Prejudice is still widespread

However, negative attitudes that are still quite widespread. According to the Anti-Discrimination Agency's study almost 20 percent of Germans consider homosexuality to be "unnatural." And almost 40 percent of those who took part in the survey said they found it unpleasant to see men or women showing affection for each other in public, for example, by kissing.

Christine Lüders pointed to examples of a lesbian couple that was refused an apartment by a landlord, a man who was fired when it transpired that he was living with another man, or a gay couple that was asked to leave a hotel lobby because the pair was seen kissing there. Those individuals had all filed complaints with the Anti-Discrimination Agency.

Also, when homosexuality affects people's private lives, then they become more skeptical. For example, 39.8 percent of the interviewees would find it unpleasant to have a lesbian daughter and 40.8 percent would feel the same about a gay son. About 27 percent believe that sex education in school should only cover heterosexual relations.

The younger and more educated, the less prejudiced

Beate Küpper, who headed the research team conducting the study, also found that the younger and more educated the interviewees were, the less prejudiced they were against same-sex marriage. Women generally have a more positive view of homosexuality than men. Another factor that plays into attitudes is religion. The more religious people are – be it Jewish, Christian, Hindu or Muslim – the less tolerant they are of homosexuals and bisexuals.

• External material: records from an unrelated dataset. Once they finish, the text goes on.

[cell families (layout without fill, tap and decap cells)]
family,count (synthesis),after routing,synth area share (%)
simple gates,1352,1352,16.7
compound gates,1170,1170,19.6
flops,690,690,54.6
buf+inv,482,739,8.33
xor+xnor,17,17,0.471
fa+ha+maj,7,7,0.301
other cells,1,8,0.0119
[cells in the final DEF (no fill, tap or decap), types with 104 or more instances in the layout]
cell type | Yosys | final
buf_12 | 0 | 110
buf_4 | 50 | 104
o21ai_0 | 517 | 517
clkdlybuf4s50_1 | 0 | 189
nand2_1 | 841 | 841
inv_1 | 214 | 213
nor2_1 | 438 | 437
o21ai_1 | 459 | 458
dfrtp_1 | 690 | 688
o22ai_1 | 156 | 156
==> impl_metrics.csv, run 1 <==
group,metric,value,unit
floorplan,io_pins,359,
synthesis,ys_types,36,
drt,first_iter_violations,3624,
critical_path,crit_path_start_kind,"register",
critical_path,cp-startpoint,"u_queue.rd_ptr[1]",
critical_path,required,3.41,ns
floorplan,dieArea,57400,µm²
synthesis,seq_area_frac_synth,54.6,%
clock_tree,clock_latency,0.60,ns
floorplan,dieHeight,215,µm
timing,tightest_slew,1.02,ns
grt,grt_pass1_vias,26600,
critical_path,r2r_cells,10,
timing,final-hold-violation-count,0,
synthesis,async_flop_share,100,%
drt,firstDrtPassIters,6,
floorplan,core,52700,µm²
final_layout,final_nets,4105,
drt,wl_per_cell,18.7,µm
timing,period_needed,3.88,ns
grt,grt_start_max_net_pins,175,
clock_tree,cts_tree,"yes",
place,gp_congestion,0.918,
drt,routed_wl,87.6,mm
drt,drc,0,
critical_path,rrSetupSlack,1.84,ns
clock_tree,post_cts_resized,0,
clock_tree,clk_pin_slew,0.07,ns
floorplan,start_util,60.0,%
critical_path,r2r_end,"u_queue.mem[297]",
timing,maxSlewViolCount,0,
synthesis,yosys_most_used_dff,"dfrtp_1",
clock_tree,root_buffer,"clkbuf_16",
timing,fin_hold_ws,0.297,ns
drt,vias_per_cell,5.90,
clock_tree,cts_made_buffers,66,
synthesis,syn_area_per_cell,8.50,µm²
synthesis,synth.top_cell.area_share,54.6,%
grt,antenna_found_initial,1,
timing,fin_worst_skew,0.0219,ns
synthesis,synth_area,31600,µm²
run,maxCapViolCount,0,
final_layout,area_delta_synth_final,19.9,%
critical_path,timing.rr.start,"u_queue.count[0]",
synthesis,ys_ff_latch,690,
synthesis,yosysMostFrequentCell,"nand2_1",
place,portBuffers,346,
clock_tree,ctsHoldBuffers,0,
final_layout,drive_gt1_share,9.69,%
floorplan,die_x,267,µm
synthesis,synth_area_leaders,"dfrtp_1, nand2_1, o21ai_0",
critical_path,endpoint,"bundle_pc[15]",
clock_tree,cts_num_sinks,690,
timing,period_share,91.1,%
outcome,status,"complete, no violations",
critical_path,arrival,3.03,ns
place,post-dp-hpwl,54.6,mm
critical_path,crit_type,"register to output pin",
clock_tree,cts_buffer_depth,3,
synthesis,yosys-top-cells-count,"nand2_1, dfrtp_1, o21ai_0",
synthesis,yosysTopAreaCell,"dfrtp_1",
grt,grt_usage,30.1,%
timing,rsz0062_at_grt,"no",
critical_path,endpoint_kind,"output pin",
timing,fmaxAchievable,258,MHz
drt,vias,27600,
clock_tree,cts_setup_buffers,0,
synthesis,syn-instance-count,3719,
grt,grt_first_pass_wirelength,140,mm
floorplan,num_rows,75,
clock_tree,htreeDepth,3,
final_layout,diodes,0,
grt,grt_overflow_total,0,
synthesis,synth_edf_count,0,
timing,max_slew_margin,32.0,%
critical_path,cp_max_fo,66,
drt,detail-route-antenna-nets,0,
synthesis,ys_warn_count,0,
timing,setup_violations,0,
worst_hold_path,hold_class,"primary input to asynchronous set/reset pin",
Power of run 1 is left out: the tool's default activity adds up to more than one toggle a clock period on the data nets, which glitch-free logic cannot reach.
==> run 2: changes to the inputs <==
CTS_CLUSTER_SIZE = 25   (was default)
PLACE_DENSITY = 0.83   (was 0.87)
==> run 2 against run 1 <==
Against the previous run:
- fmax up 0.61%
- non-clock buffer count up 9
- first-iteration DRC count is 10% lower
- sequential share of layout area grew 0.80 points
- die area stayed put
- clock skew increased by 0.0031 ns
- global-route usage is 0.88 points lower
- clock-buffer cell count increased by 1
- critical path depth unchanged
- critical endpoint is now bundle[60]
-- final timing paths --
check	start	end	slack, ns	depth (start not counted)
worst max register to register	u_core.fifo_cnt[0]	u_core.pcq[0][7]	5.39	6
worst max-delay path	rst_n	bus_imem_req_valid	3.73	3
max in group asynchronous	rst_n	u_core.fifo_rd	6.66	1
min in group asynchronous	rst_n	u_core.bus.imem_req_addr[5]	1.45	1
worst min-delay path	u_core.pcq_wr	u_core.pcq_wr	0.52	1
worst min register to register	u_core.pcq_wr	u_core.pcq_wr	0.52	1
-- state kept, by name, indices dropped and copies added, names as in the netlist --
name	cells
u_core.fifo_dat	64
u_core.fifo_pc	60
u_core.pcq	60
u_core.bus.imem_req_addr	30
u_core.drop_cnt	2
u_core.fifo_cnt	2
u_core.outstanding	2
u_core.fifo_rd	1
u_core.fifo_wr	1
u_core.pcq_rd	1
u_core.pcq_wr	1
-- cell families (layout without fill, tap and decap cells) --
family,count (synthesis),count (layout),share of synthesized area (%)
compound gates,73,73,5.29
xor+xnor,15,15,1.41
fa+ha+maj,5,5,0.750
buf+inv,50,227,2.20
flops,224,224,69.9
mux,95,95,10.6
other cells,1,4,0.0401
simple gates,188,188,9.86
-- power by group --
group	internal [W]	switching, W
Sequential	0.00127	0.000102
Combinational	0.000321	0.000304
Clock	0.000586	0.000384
[config.mk]
export PLATFORM = sky130hd
export DESIGN_NAME = opnd_mem_seq
export DESIGN_NICKNAME = d
export VERILOG_FILES = /design/src/rtl/opnd_mem_seq_pkg.sv /design/src/rtl/ack_timer.sv /design/src/rtl/opnd_mem_seq.sv
export SDC_FILE = /design/constraint.sdc
export NUM_CORES = 1
export LEC_CHECK = 0
export CAP_MARGIN = 20
export CORE_MARGIN = 4
export CORE_UTILIZATION = 50
export DETAILED_ROUTE_END_ITERATION = 6
export PLACE_DENSITY = 0.81
export SYNTH_ARGS = -nofsm -noshare
export SYNTH_HDL_FRONTEND = slang
export SYNTH_SLANG_ARGS = --single-unit
export TNS_END_PERCENT = 20
[constraint.sdc]
create_clock -name clk -period 10.4 [get_ports clk]
set_input_delay 1.04 -clock clk [delete_from_list [all_inputs] [get_ports clk]]
set_output_delay 1.04 -clock clk [all_outputs]
set_load 0.02 [all_outputs]
**config.mk**
```make
export PLATFORM = sky130hd
export DESIGN_NAME = vex_bus_arbiter
export DESIGN_NICKNAME = d
export VERILOG_FILES = /design/src/rtl/vex_bus_arbiter.sv
export SDC_FILE = /design/constraint.sdc
export NUM_CORES = 1
export LEC_CHECK = 0
export CAP_MARGIN = 40
export CORE_ASPECT_RATIO = 0.8
export CORE_MARGIN = 4
export CORE_UTILIZATION = 40
export DETAILED_ROUTE_END_ITERATION = 12
export PLACE_DENSITY = 0.8
export SKIP_CTS_REPAIR_TIMING = 1
export SYNTH_ARGS = -nofsm -noshare
export SYNTH_HDL_FRONTEND = slang
export SYNTH_SLANG_ARGS = --single-unit
```
**constraint.sdc**
```tcl
create_clock -name clk -period 2.5 [get_ports clk]
set_clock_uncertainty 0.15 [all_clocks]
set_input_delay 0.375 -clock clk [delete_from_list [all_inputs] [get_ports clk]]
set_output_delay 0.375 -clock clk [all_outputs]
set_load 0.02 [all_outputs]
```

However, a "small but dangerous alliance of religious fundamentalists, right-wing populists and anti-feminist hardliners" are influencing the mood, according to the spokesman of the German Lesbian and Gay Association, Markus Ulrich. He fears that these groups could become more influential in 2017 because the Netherlands, France and Germany are holding elections, and many people fear that populist forces will use their power to incite hatred against minorities.

Germany's right-wing populist AfD has often made homophobic comments, but most of the mainstream parties have clearly positioned themselves in favor of equality ahead of September's general election.